Task directions: Transcribe each line of the material with no alterations.

Data provided:
•••••

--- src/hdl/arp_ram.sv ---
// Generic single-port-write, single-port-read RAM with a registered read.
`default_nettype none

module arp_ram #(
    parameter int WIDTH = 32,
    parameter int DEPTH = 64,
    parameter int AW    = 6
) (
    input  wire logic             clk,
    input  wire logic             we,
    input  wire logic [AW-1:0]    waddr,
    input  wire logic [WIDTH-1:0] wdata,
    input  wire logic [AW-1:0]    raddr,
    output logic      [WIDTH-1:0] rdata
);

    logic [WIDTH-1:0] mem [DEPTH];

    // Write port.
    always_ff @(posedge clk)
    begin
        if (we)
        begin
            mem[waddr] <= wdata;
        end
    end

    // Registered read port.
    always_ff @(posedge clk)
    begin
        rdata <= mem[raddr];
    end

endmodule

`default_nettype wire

•••••

Answer below:
--- src/hdl/arp_ram.sv ---
// Generic single-port-write, single-port-read RAM with a registered read.
`default_nettype none

module arp_ram #(
    parameter int WIDTH = 32,
    parameter int DEPTH = 64,
    parameter int AW    = 6
) (
    input  wire logic             clk,
    input  wire logic             we,
    input  wire logic [AW-1:0]    waddr,
    input  wire logic [WIDTH-1:0] wdata,
    input  wire logic [AW-1:0]    raddr,
    output logic      [WIDTH-1:0] rdata
);

    logic [WIDTH-1:0] mem [DEPTH];

    // Write port.
    always_ff @(posedge clk)
    begin
        if (we)
        begin
            mem[waddr] <= wdata;
        end
    end

    // Registered read port.
    always_ff @(posedge clk)
    begin
        rdata <= mem[raddr];
    end

endmodule

`default_nettype wire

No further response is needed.